I implemented and tested mmalloc, mmfree, and mmaddref in Linux using gcc. I used unsigned int 16 (u_int16_t) and void* for all the data types. It SHOULD run the same on both x86 and avr. There are no void*'s actually stored in the heap at all... the only way to find things in the heap is to walk it. Theoretically you could have up to a size_t heap, and this would still work, as long as each data block is 512 bytes or less.
Mini-malloc ported easily to the AVR. It has a 2K heap, and there is plently of data space left for other things. I would be happy with a 3K user heap on a 4k machine.
Next is to write the XRAM alloc functions, which will be along the same lines as this.
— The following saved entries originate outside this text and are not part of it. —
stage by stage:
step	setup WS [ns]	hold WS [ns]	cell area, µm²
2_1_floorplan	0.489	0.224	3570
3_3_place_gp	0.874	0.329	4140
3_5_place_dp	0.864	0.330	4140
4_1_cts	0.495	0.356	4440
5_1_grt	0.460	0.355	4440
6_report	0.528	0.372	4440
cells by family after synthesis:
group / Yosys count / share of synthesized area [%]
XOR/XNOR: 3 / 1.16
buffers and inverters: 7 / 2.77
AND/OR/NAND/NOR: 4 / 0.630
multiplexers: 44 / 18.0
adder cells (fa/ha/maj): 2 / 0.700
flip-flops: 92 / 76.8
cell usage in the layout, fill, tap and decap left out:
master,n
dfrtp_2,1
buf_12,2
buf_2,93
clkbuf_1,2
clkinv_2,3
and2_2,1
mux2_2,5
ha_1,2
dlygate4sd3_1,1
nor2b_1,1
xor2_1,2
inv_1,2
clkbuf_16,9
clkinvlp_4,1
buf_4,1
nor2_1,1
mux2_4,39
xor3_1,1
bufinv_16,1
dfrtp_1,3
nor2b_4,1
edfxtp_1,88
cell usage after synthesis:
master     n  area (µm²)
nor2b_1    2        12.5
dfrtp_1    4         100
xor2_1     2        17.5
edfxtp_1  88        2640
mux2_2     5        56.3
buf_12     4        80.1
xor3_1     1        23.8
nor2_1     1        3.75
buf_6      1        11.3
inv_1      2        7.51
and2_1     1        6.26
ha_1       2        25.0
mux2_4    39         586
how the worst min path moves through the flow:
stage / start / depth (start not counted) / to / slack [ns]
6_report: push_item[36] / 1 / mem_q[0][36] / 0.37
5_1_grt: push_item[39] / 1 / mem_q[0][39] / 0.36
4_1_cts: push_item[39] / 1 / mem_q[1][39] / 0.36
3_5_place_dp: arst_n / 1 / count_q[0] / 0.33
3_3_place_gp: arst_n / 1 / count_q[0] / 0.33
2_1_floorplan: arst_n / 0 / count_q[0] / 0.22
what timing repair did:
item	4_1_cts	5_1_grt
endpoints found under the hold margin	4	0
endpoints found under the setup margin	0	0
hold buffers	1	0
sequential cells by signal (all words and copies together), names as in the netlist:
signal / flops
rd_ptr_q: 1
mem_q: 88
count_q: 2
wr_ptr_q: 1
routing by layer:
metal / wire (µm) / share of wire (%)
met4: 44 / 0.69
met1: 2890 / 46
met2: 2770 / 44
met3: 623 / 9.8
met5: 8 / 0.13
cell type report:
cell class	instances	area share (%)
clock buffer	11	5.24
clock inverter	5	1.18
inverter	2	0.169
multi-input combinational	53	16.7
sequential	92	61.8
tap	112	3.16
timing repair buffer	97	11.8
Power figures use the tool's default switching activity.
`config.mk`:
```
export PLATFORM = sky130hd
export DESIGN_NAME = spnc_front
export DESIGN_NICKNAME = d
export VERILOG_FILES = /design/src/design/spnc_pkg.sv /design/src/design/spnc_front.sv
export SDC_FILE = /design/constraint.sdc
export NUM_CORES = 1
export LEC_CHECK = 0
export BUFFER_PORTS_ARGS = -buffer_cell sky130_fd_sc_hd__buf_2
export CAP_MARGIN = 10
export CORE_ASPECT_RATIO = 2
export CORE_MARGIN = 1.5
export CORE_UTILIZATION = 55
export CTS_CLUSTER_SIZE = 20
export DETAILED_ROUTE_END_ITERATION = 6
export PLACE_DENSITY = 0.75
export SETUP_SLACK_MARGIN = 0.2
export SLEW_MARGIN = 20
export SYNTH_ARGS = -nofsm -noshare
export SYNTH_HDL_FRONTEND = slang
export SYNTH_SLANG_ARGS = --single-unit
```
`constraint.sdc`:
```
create_clock -name clk -period 3.6 [get_ports clk]
set_input_delay 0.18 -clock clk [delete_from_list [all_inputs] [get_ports clk]]
set_output_delay 0.18 -clock clk [all_outputs]
set_load 0.005 [all_outputs]
```
$ cat src/hw/rtl/cdad_pkg.sv
package cdad_pkg;

    localparam int YearBitsDefault = 16;
    localparam int InYearW = 16;
    localparam int OffW = 32;
    localparam int DiffW = 26;
    localparam int CntW = 34;
    localparam int EpochShift = 719468;

    typedef enum logic [1:0] {
        ST_OK = 2'd0,
        ST_BAD_MONTH = 2'd1,
        ST_BAD_DAY = 2'd2,
        ST_RANGE = 2'd3
    } t_status;

    function automatic logic [4:0] month_len(input logic [3:0] m, input logic leap);
        logic [4:0] r;
        begin
            case (m)
                4'd2: r = leap ? 5'd29 : 5'd28;
                4'd4, 4'd6, 4'd9, 4'd11: r = 5'd30;
                default: r = 5'd31;
            endcase
            return r;
        end
    endfunction

    function automatic logic [8:0] month_start(input logic [3:0] m);
        logic [8:0] r;
        begin
            case (m)
                4'd3: r = 9'd0;
                4'd4: r = 9'd31;
                4'd5: r = 9'd61;
                4'd6: r = 9'd92;
                4'd7: r = 9'd122;
                4'd8: r = 9'd153;
                4'd9: r = 9'd184;
                4'd10: r = 9'd214;
                4'd11: r = 9'd245;
                4'd12: r = 9'd275;
                4'd1: r = 9'd306;
                default: r = 9'd337;
            endcase
            return r;
        end
    endfunction

    function automatic logic is_leap(input logic signed [InYearW-1:0] y);
        logic signed [InYearW:0] ye;
        logic d100;
        logic d400;
        begin
            ye = InYearW'(y) ;
            ye = {y[InYearW-1], y};
            d100 = ((ye % 17'sd100) == 17'sd0);
            d400 = ((ye % 17'sd400) == 17'sd0);
            return d400 || ((y[1:0] == 2'b00) && !d100);
        end
    endfunction

endpackage

$ cat src/hw/rtl/cdad_from_count.sv
module cdad_from_count (
    input  logic i_clk,
    input  logic signed [cdad_pkg::CntW-1:0] i_count,
    output logic [4:0] o_day,
    output logic [3:0] o_month,
    output logic signed [cdad_pkg::CntW-1:0] o_year
);
    import cdad_pkg::*;

    logic signed [CntW-1:0] z;
    logic signed [CntW-1:0] n_cyc;
    logic signed [CntW-1:0] r_cyc;
    logic [17:0] r_dic;
    logic [8:0] yic;
    logic [8:0] r_yic;
    logic [8:0] r_diy;
    logic [17:0] ystart;
    logic signed [CntW-1:0] r_cyc2;
    logic [3:0] mp;
    logic [8:0] base;
    logic [3:0] mo;

    always_comb begin
        z = i_count + 34'sd719468;
        n_cyc = (z >= 0) ? z / 34'sd146097 : (z - 34'sd146096) / 34'sd146097;
    end

    always_ff @(posedge i_clk) begin
        r_cyc <= n_cyc;
        r_dic <= 18'(z - n_cyc * 34'sd146097);
    end

    always_comb begin
        yic = 9'((r_dic - r_dic / 18'd1460 + r_dic / 18'd36524 - r_dic / 18'd146096) / 18'd365);
        ystart = 18'(yic) * 18'd365 + 18'(yic >> 2) - 18'(yic / 9'd100);
    end

    always_ff @(posedge i_clk) begin
        r_cyc2 <= r_cyc;
        r_yic <= yic;
        r_diy <= 9'(r_dic - ystart);
    end

    always_comb begin
        mp = 4'((14'(r_diy) * 14'd5 + 14'd2) / 14'd153);
        mo = (mp < 4'd10) ? mp + 4'd3 : mp - 4'd9;
        base = month_start(mo);
    end

    always_ff @(posedge i_clk) begin
        o_day <= 5'(r_diy - base + 9'd1);
        o_month <= mo;
        o_year <= CntW'({1'b0, r_yic}) + r_cyc2 * 34'sd400 + ((mo <= 4'd2) ? 34'sd1 : 34'sd0);
    end
endmodule

$ cat config.mk
export PLATFORM = sky130hd
export DESIGN_NAME = cdad_from_count
export DESIGN_NICKNAME = d
export VERILOG_FILES = /design/src/hw/rtl/cdad_pkg.sv /design/src/hw/rtl/cdad_from_count.sv
export SDC_FILE = /design/constraint.sdc
export NUM_CORES = 1
export LEC_CHECK = 0
export BUFFER_PORTS_ARGS = -buffer_cell sky130_fd_sc_hd__buf_4
export CORE_MARGIN = 8
export CORE_UTILIZATION = 50
export DETAILED_ROUTE_END_ITERATION = 8
export PLACE_DENSITY_LB_ADDON = 0.15
export SETUP_SLACK_MARGIN = 0.15
export SYNTH_ARGS = -nofsm -noshare
export SYNTH_HDL_FRONTEND = slang
export SYNTH_SLANG_ARGS = --single-unit
$ cat constraint.sdc
create_clock -name i_clk -period 40.2 [get_ports i_clk]
set_input_delay 6.03 -clock i_clk [delete_from_list [all_inputs] [get_ports i_clk]]
set_output_delay 6.03 -clock i_clk [all_outputs]
set_load 0.01 [all_outputs]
For now, in XRAM, to get going in other parts of the projects, XRAM will have a stub that allocates only and never frees.
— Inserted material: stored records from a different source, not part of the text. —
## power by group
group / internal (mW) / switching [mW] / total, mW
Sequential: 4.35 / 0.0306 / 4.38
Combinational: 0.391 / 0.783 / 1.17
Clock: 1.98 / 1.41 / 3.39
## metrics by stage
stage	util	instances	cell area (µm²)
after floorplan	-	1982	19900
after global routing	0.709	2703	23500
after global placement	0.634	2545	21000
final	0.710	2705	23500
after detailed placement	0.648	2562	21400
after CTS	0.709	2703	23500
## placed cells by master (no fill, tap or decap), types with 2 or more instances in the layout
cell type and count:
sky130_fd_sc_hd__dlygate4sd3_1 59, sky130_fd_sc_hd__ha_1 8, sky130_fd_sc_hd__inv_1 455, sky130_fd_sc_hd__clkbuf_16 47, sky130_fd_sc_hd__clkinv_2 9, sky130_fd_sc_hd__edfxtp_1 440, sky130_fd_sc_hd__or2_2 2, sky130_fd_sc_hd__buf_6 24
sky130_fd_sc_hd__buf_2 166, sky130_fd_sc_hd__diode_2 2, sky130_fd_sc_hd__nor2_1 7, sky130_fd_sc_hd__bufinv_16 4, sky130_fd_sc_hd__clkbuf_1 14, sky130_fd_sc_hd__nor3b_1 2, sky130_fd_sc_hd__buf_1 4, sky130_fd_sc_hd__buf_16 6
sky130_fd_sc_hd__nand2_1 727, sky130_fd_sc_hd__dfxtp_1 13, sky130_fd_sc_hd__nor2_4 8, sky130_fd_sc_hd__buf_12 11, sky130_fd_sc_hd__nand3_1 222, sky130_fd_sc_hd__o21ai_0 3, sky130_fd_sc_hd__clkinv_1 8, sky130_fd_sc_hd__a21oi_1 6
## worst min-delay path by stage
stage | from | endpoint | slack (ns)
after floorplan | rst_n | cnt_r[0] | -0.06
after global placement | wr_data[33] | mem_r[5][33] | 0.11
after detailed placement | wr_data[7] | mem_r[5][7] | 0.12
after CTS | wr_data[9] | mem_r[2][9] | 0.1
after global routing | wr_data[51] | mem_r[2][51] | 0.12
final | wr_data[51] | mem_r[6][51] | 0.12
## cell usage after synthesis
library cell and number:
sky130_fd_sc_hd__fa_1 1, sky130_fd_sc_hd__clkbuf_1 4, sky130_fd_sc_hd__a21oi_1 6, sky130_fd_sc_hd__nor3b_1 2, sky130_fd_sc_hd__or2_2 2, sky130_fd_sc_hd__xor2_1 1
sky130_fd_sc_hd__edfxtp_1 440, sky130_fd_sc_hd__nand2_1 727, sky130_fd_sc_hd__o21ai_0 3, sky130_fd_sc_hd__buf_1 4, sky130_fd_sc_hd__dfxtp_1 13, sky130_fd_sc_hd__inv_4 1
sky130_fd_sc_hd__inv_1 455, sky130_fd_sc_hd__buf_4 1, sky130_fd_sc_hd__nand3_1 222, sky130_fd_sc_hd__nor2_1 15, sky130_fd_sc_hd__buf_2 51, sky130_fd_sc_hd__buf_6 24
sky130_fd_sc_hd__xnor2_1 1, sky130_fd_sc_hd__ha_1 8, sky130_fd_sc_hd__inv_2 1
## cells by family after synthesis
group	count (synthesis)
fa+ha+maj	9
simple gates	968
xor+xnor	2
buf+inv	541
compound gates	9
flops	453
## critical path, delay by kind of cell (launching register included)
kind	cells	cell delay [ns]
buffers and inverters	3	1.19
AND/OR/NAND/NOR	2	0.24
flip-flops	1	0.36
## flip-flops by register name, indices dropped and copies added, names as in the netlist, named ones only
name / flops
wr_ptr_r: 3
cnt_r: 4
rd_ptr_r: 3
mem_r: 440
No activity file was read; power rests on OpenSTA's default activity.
### config.mk
export PLATFORM = sky130hd
export DESIGN_NAME = bcss_front
export DESIGN_NICKNAME = d
export VERILOG_FILES = /design/src/rtl/bcss_pkg.sv /design/src/rtl/bcss_front.sv
export SDC_FILE = /design/constraint.sdc
export NUM_CORES = 1
export LEC_CHECK = 0
export ABC_AREA = 0
export BUFFER_PORTS_ARGS = -buffer_cell sky130_fd_sc_hd__buf_4
export CORE_MARGIN = 2
export CORE_UTILIZATION = 57
export DETAILED_ROUTE_END_ITERATION = 12
export PLACE_DENSITY = 0.85
export SYNTH_ARGS = -nofsm -noshare
export SYNTH_HDL_FRONTEND = slang
export SYNTH_SLANG_ARGS = --single-unit
### constraint.sdc
create_clock -name clk -period 14.7 [get_ports clk]
set_input_delay 0.735 -clock clk [delete_from_list [all_inputs] [get_ports clk]]
set_output_delay 0.735 -clock clk [all_outputs]
set_load 0.005 [all_outputs]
The intended use of handles is to create a sort of Virtual Memory type arragement. But it is not 'paged' virtual memory as modern CPUs would use. The user programs will ONLY allocate thru the use of handles. The program will ask for access to a handle, get a pointer, modify the data at the pointer, and then release the handle. The program should not keep many handles 'open' at a time, just whatever the current working set is. The simple, initial implemention will do a lot of copying back and forth from XRAM. But... just because a handle is released does not mean it has to be copied back immediately. When the last 'holder' of a handle releases it, the item can instead of being mmfree'd, be put in a queue. Only when mmalloc is about to fail, does it really have to copy the object back to XRAM. This resembles swapping on demand in a paged memory system.